[fpc-devel] CMem allocator memory alignment experiment

Karoly Balogh (Charlie/SGR) charlie at scenergy.dfmk.hu
Wed Nov 19 11:49:39 CET 2014


Hi,

On Wed, 19 Nov 2014, Mark Morgan Lloyd wrote:

> > At least on Linux, malloc() is documented to align to 64 bit on 32 bit and
> > 128 bit on 64 bit platforms, while this way cmem's GetMem() reduces that
> > to 4 bytes and 8 bytes, respectively.
>
> Since cmem is intended for use by FPC, I don't see this as a serious issue
> unless somebody is exchanging malloc()ed blocks between Pascal and C code.

Since the RTL's allocator is documented to align to 16 bytes, it's
definitely an issue also with Pascal code. We do have code where also
Pascal side triggers the aligment issue, but indeed, the main issue is
with linked C libs, depending on pointers from the Pascal side.

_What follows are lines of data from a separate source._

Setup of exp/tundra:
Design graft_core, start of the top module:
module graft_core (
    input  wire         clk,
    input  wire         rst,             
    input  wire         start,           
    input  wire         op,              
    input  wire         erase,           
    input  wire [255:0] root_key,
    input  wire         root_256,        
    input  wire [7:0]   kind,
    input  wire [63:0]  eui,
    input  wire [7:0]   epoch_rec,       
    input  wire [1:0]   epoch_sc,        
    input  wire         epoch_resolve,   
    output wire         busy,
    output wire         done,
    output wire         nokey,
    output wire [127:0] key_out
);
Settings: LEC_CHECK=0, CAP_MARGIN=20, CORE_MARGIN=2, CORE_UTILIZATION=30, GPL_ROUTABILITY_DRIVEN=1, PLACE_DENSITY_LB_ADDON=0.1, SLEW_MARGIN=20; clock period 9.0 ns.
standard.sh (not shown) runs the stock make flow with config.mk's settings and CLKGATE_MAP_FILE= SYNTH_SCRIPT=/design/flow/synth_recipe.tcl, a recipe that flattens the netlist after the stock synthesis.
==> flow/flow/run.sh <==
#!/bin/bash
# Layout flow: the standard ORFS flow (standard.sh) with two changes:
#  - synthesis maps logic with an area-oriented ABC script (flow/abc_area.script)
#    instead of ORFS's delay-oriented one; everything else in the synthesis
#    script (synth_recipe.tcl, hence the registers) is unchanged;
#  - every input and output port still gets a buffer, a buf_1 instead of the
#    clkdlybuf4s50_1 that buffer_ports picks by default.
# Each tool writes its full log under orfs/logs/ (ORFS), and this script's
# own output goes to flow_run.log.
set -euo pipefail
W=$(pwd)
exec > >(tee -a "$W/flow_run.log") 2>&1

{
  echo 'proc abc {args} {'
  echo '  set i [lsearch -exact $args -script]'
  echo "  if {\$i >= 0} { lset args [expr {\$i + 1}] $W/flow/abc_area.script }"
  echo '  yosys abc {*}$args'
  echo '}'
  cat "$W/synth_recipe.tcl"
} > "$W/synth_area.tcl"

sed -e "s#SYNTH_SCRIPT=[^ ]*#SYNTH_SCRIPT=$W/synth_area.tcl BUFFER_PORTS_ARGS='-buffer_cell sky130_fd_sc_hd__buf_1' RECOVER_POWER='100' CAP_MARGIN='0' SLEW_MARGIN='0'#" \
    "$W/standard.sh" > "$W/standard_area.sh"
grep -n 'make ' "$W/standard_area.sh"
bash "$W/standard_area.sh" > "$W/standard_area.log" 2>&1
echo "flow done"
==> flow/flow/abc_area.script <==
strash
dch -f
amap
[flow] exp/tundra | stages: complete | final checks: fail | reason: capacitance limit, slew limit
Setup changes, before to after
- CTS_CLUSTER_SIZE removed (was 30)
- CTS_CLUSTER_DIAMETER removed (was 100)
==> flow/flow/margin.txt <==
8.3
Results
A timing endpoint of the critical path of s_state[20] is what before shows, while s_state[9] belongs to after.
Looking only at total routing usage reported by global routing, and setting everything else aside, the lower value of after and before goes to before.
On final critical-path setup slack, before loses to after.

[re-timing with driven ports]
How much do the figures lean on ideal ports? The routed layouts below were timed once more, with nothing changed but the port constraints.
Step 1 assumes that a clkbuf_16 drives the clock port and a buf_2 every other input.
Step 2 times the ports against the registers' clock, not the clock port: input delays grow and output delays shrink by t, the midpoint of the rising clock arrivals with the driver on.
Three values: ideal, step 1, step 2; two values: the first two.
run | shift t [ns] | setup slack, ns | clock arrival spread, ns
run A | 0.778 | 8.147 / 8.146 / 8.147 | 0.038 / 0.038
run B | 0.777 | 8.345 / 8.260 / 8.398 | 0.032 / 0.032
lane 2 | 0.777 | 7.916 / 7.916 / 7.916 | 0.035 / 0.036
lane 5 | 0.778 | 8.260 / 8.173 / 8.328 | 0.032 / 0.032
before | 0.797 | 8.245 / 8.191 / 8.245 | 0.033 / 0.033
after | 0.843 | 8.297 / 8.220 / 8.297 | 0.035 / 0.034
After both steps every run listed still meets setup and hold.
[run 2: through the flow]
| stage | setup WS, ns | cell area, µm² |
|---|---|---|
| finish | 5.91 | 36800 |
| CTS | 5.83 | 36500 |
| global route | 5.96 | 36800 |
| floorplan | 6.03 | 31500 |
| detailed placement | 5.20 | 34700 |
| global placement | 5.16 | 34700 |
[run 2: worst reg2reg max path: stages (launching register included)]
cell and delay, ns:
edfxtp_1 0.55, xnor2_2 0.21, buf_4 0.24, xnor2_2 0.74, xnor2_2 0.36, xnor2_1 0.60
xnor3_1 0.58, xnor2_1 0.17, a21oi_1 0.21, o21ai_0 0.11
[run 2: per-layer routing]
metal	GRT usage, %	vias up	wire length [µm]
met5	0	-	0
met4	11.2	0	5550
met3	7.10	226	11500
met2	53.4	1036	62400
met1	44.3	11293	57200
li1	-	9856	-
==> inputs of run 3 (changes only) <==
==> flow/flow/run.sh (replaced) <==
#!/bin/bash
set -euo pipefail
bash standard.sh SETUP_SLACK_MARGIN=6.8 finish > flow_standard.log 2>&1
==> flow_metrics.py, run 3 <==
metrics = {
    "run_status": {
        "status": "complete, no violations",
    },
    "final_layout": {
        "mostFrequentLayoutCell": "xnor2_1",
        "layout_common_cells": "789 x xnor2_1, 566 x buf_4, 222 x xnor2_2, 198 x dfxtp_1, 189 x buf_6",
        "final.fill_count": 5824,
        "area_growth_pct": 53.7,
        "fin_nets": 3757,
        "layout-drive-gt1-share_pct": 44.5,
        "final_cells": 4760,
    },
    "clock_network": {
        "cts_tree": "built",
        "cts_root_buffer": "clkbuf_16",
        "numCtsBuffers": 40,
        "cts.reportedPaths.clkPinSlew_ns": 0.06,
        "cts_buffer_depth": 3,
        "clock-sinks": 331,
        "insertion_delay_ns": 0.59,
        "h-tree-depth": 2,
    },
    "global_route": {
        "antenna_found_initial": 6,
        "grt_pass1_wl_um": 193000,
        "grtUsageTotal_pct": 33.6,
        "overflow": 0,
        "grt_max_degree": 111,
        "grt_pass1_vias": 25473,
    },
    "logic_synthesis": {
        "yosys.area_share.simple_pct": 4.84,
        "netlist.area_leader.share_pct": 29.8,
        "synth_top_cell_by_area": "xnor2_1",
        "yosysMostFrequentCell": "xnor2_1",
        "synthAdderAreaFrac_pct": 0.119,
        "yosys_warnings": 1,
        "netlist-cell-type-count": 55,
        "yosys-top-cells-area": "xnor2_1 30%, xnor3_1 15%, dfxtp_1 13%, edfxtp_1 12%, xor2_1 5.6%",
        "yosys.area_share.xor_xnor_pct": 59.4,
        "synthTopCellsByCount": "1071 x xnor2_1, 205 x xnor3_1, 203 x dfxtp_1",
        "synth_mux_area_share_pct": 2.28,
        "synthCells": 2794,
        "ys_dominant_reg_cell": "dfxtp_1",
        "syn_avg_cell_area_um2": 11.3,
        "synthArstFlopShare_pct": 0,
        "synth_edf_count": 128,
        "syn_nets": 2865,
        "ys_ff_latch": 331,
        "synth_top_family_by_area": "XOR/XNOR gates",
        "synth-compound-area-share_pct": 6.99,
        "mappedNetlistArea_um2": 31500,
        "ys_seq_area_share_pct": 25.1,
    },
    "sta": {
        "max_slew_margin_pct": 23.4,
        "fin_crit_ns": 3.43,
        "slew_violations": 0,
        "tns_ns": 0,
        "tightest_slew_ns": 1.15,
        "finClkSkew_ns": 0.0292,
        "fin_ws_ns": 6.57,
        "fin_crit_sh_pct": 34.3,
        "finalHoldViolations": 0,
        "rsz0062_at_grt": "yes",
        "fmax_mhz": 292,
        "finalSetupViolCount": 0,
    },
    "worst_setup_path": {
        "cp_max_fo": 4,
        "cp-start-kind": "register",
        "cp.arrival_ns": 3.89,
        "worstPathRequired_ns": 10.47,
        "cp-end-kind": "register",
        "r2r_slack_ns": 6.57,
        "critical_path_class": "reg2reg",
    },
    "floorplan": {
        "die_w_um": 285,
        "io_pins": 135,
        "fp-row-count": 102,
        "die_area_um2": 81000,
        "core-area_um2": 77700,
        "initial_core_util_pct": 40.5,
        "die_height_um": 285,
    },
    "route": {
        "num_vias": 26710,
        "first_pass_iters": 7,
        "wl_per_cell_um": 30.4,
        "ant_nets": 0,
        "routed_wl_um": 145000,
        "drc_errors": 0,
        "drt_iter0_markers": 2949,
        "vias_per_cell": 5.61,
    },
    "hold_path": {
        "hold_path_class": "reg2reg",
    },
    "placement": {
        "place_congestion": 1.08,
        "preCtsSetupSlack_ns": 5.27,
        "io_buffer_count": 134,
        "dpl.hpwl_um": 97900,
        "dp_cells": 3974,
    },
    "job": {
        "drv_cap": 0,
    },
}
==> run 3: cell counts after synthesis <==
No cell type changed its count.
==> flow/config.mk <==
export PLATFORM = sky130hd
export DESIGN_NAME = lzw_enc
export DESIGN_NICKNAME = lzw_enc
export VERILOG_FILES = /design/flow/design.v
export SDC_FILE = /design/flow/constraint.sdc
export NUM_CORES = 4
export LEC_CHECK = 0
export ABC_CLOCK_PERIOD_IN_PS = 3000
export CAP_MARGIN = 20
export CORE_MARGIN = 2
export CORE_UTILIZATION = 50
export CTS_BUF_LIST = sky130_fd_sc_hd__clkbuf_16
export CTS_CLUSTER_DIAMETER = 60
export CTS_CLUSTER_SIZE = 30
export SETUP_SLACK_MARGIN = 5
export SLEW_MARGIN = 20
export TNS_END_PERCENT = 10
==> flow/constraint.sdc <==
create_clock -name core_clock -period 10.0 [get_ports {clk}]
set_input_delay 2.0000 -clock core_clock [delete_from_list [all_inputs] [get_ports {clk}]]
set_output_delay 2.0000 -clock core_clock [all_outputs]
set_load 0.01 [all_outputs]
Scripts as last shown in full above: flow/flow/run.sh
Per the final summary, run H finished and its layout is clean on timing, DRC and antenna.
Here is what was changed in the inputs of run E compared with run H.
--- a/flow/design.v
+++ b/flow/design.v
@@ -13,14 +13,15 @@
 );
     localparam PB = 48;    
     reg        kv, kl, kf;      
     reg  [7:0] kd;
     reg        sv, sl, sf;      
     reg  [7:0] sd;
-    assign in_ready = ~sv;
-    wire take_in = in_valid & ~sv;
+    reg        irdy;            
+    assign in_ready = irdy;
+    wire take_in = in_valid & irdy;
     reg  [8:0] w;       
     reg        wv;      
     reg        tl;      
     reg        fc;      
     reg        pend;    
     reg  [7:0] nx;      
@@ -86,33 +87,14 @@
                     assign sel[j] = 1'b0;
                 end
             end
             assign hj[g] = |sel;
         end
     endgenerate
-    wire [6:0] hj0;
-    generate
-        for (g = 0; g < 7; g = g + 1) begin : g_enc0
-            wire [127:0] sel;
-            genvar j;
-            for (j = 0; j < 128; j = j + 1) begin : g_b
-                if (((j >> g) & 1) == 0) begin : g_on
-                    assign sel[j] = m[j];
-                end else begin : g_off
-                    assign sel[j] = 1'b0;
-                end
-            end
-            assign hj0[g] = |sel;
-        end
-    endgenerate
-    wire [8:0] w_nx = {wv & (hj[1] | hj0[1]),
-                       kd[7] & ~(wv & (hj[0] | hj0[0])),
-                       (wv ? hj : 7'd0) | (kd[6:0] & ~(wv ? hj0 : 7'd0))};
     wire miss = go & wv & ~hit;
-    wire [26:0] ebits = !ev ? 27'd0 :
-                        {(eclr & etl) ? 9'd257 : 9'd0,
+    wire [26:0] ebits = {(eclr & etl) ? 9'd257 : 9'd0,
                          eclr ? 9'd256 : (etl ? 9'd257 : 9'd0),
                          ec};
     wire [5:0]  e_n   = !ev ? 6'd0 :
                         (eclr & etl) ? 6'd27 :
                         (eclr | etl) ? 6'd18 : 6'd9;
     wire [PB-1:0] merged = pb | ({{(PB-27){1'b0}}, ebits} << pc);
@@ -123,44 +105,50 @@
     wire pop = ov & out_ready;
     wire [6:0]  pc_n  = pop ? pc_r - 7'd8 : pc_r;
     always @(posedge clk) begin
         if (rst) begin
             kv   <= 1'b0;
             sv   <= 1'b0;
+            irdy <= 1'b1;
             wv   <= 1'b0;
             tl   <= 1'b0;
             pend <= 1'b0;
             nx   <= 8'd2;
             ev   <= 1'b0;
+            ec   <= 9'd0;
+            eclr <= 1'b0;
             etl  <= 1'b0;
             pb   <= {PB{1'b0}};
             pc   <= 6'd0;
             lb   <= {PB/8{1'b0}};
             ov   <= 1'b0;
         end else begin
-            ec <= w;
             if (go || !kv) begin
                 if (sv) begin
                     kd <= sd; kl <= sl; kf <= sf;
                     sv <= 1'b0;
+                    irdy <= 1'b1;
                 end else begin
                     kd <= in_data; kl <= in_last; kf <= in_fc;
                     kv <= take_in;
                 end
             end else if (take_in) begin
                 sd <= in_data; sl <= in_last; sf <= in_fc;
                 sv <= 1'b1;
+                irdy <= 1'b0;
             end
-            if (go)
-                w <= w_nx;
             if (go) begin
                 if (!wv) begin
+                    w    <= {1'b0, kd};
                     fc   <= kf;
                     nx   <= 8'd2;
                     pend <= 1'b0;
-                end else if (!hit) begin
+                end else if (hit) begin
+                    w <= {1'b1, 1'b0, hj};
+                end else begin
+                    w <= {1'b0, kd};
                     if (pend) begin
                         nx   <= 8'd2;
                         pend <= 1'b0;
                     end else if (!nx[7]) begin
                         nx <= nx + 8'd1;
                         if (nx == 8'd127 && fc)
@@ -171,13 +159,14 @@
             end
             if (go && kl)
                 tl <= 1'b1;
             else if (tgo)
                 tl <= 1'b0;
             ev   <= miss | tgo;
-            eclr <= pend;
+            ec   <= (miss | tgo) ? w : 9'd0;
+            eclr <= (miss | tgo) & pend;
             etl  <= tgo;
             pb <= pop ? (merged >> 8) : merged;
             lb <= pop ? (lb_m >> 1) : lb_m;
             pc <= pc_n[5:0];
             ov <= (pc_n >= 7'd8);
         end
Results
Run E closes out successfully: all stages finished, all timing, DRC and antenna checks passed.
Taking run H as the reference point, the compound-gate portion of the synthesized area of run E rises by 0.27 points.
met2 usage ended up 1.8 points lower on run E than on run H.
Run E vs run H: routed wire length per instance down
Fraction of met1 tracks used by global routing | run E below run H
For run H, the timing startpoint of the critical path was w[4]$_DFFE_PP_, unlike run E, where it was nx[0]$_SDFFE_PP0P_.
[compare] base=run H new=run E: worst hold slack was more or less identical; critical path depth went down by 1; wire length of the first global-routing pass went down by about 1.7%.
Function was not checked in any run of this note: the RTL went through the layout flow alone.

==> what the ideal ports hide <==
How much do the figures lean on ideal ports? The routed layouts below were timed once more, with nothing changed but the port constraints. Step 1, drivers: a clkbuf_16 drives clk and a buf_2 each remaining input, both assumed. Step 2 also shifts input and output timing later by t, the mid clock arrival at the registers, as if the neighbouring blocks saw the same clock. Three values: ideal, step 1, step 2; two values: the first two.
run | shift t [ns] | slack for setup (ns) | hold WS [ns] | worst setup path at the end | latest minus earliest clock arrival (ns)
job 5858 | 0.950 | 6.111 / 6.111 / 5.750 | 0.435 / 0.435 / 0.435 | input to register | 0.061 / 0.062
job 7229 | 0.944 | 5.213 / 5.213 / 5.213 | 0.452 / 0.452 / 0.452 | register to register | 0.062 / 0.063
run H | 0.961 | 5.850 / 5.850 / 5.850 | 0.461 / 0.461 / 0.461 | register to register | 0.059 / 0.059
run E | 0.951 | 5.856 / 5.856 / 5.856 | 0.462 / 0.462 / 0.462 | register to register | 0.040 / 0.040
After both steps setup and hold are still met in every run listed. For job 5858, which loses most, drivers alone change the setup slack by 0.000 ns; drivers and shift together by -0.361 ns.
What follows belongs to an exercise in optimizing a design on an open flow for small area, a short achievable clock period and few clock cycles per item; a production flow would make more cautious choices.
Only the layout flow was run in this run; the RTL was not checked for function there.
Power figures rest on the tool's default switching activity, not on a simulated workload.

**design.v**
```verilog
module jx_brake (
    input  wire        clk,
    input  wire        rst_n,         
    input  wire        show_load,     
    input  wire        start,         
    input  wire [63:0] acc,           
    input  wire        fallback,      
    input  wire        cfg_enable,    
    input  wire [15:0] cfg_release,   
    input  wire [31:0] cfg_budget,    
    input  wire [31:0] cfg_static,    
    input  wire [31:0] cfg_trim,      
    input  wire [5:0]  cfg_e,         
    output wire        ready,
    output reg         done,
    output reg  [16:0] factor,        
    output reg  [16:0] target,        
    output reg  [63:0] pred,          
    output reg  [63:0] acc_used,      
    output reg         evt_engage,
    output reg         evt_released,
    output reg         evt_fallback,
    output reg         evt_black
);
    localparam [16:0] ONE = 17'd65536;
    reg        busy;
    reg        ph_m1, ph_m2, ph_sh, ph_dec, ph_div;
    reg [2:0]  dcnt;
    assign ready = !busy;
    reg [63:0] acc_r;
    reg        fb_r;
    reg        en_r;
    reg [15:0] rel_r;
    reg [31:0] static_r;
    reg [32:0] h_r;         
    reg [31:0] trim_r;
    reg [5:0]  e_r;
    wire [63:0] a_sel = (fb_r && acc_used > acc_r) ? acc_used : acc_r;
    localparam integer W  = 96;
    localparam integer NR = 18;
    reg  [W-1:0] cs_s, cs_c;
    wire [15:0] gsl = ph_m2 ? trim_r[31:16] : trim_r[15:0];
    function integer nrows(input integer lvl);
        integer n, i;
        begin
            n = NR;
            for (i = 0; i < lvl; i = i + 1)
                n = (n / 3) * 2 + (n % 3);
            nrows = n;
        end
    endfunction
    localparam integer NL = 6;    
    wire [W*NR-1:0] lv [0:NL];
    genvar gj, gl, gg;
    generate
        for (gj = 0; gj < 16; gj = gj + 1) begin : g_pp
            wire [63:0] pp = a_sel & {64{gsl[gj]}};
            assign lv[0][gj*W +: W] = {{(W-80){1'b0}}, pp, 16'd0} << gj;
        end
        assign lv[0][16*W +: W] = ph_m2 ? {16'd0, cs_s[W-1:16]} : {W{1'b0}};
        assign lv[0][17*W +: W] = ph_m2 ? {16'd0, cs_c[W-1:16]} : {W{1'b0}};
        for (gl = 0; gl < NL; gl = gl + 1) begin : g_lvl
            localparam integer N  = nrows(gl);
            localparam integer NG = N / 3;
            localparam integer NN = nrows(gl + 1);
            for (gg = 0; gg < NG; gg = gg + 1) begin : g_csa
                wire [W-1:0] x = lv[gl][(3*gg)*W +: W];
                wire [W-1:0] y = lv[gl][(3*gg+1)*W +: W];
                wire [W-1:0] z = lv[gl][(3*gg+2)*W +: W];
                assign lv[gl+1][(2*gg)*W +: W]   = x ^ y ^ z;
                assign lv[gl+1][(2*gg+1)*W +: W] = {((x & y) | (x & z) | (y & z)), 1'b0};
            end
            for (gg = 3*NG; gg < N; gg = gg + 1) begin : g_pass
                assign lv[gl+1][(gg - NG)*W +: W] = lv[gl][gg*W +: W];
            end
            if (NN < NR) begin : g_pad
                assign lv[gl+1][W*NR-1:W*NN] = {(W*(NR-NN)){1'b0}};
            end
        end
    endgenerate
    wire [W-1:0] t_s = lv[NL][0 +: W];
    wire [W-1:0] t_c = lv[NL][W +: W];
    wire [W-1:0] prod   = cs_s + cs_c;
    wire [71:0]  prod_h = prod[W-1:24];
    wire [71:0]  d_w    = prod_h >> e_r;
    reg  [71:0]  d_r;
    wire [72:0] p_sum = {1'b0, d_r} + {41'd0, static_r};
    wire [63:0] p_w   = (p_sum[72:64] != 9'd0) ? 64'hFFFF_FFFF_FFFF_FFFF : p_sum[63:0];
    wire        h_neg  = h_r[32];
    wire        h_le0  = h_neg || (h_r[31:0] == 32'd0);
    wire        d_zero = (d_r == 72'd0);
    wire        d_le_h = !h_neg && (d_r[71:32] == 40'd0) && (d_r[31:0] <= h_r[31:0]);
    wire        nobrake = !en_r || d_zero || d_le_h;
    wire        black   = !nobrake && h_le0;
    wire        divide  = !nobrake && !h_le0;
    wire [17:0] rise  = {1'b0, factor} + {2'b00, rel_r};
    wire [16:0] lim   = (rise > {1'b0, ONE}) ? ONE : rise[16:0];
    wire [47:0] dv = (d_r[71:48] != 24'd0) ? {48{1'b1}} : d_r[47:0];
    reg  [47:0] rem;
    reg  [15:0] quo;
    reg         q_gt;           
    reg         q_lt;           
    wire [47:0] r0 = ph_dec ? {16'd0, h_r[31:0]} : rem;
    wire [48:0] s1 = {r0, 1'b0};
    wire [49:0] t1 = {1'b0, s1} - {2'b00, dv};
    wire        b1 = !t1[49];
    wire [47:0] r1 = b1 ? t1[47:0] : s1[47:0];
    wire [48:0] s2 = {r1, 1'b0};
    wire [49:0] t2 = {1'b0, s2} - {2'b00, dv};
    wire        b2 = !t2[49];
    wire [47:0] r2 = b2 ? t2[47:0] : s2[47:0];
    wire [3:0]  qpos = ph_dec ? 4'd15 : {dcnt, 1'b0} - 4'd1;
    wire        l1   = lim[qpos];
    wire        l2   = lim[qpos - 4'd1];
    wire        gt0  = ph_dec ? 1'b0 : q_gt;
    wire        lt0  = ph_dec ? lim[16] : q_lt;
    wire        gt1  = gt0 || (!lt0 && b1 && !l1);
    wire        lt1  = lt0 || (!gt0 && !b1 && l1);
    wire        gt2  = gt1 || (!lt1 && b2 && !l2);
    wire        lt2  = lt1 || (!gt1 && !b2 && l2);
    wire [15:0] q_fin = {quo[13:0], b1, b2};
    always @(posedge clk) begin
        cs_s <= t_s;
        cs_c <= t_c;
        if (!rst_n || show_load) begin
            busy         <= 1'b0;
            ph_m1        <= 1'b0;
            ph_m2        <= 1'b0;
            ph_sh        <= 1'b0;
            ph_dec       <= 1'b0;
            ph_div       <= 1'b0;
            done         <= 1'b0;
            factor       <= ONE;
            target       <= ONE;
            pred         <= 64'd0;
            acc_used     <= 64'd0;
            evt_engage   <= 1'b0;
            evt_released <= 1'b0;
            evt_fallback <= 1'b0;
            evt_black    <= 1'b0;
        end else begin
            done   <= 1'b0;
            ph_m1  <= 1'b0;
            ph_m2  <= ph_m1;
            ph_sh  <= ph_m2;
            ph_dec <= ph_sh;
            if (!busy && start) begin
                acc_r    <= acc;
                fb_r     <= fallback;
                en_r     <= cfg_enable;
                rel_r    <= cfg_release;
                static_r <= cfg_static;
                h_r      <= {1'b0, cfg_budget} - {1'b0, cfg_static};
                trim_r   <= cfg_trim;
                e_r      <= cfg_e;
                busy     <= 1'b1;
                ph_m1    <= 1'b1;
            end
            if (ph_sh)
                d_r <= d_w;
            if (ph_dec || ph_div) begin
                rem  <= r2;
                quo  <= q_fin;
                q_gt <= gt2;
                q_lt <= lt2;
            end
            if (ph_dec) begin
                if (divide) begin
                    ph_div <= 1'b1;
                    dcnt   <= 3'd7;
                end else begin
                    factor       <= black ? 17'd0 : lim;
                    target       <= black ? 17'd0 : ONE;
                    pred         <= p_w;
                    acc_used     <= a_sel;
                    evt_engage   <= (black || lim != ONE) && (factor == ONE);
                    evt_released <= !black && (lim == ONE) && (factor != ONE);
                    evt_fallback <= fb_r;
                    evt_black    <= black;
                    done         <= 1'b1;
                    busy         <= 1'b0;
                end
            end
            if (ph_div) begin
                dcnt <= dcnt - 3'd1;
                if (dcnt == 3'd1) begin
                    factor       <= gt2 ? lim : {1'b0, q_fin};
                    target       <= {1'b0, q_fin};
                    pred         <= p_w;
                    acc_used     <= a_sel;
                    evt_engage   <= (factor == ONE);
                    evt_released <= 1'b0;
                    evt_fallback <= fb_r;
                    evt_black    <= 1'b0;
                    done         <= 1'b1;
                    busy         <= 1'b0;
                    ph_div       <= 1'b0;
                end
            end
        end
    end
endmodule
```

> > This causes multiple performance and other issues, especially on
> > processors which require stricter alignment (most ARM CPUs, but also x86
> > with SSE, etc).
>
> I'm not sure to what extent this remains an issue with current ARM chips. I've
> got limited ARM hardware, but some tests that I did with somebody else a few
> months ago didn't show up any issues.

We do have limited ARM hardware, based on older ARM cores where this is an
issue. We use FPC in production on these chips, so it's an issue for us.
And since these cores remain in production for the coming years (not just
for us, but in general), the compiler and libs have to deal with it.

> Perhaps the most serious scenario is where an architecture or particular
> implementation requires alignment, but the kernel traps alignment errors and
> fixes them silently. SPARC Solaris does this and my understanding is that it
> introduces a very significant performance overhead;

Linux also does this. Actually there's plenty of hardware, where this is
an issue. Almost all "RISC" chips, especially embedded ones do have
alignment restrictions to some degree. I know older PPC and recent Power
chips having them as well. And even the fastest CPUs have some performance
penalty when doing unaligned accessess even if the hardware solves it
itself, and it doesn't involve the software side.

> ARM Linux may also do it (where demanded by the hardware) but my
> understanding is that notifications can be enabled.

Yes, we have these notifications enabled, and we're flooded with them,
when using the cmem allocator. This is why I started working on this.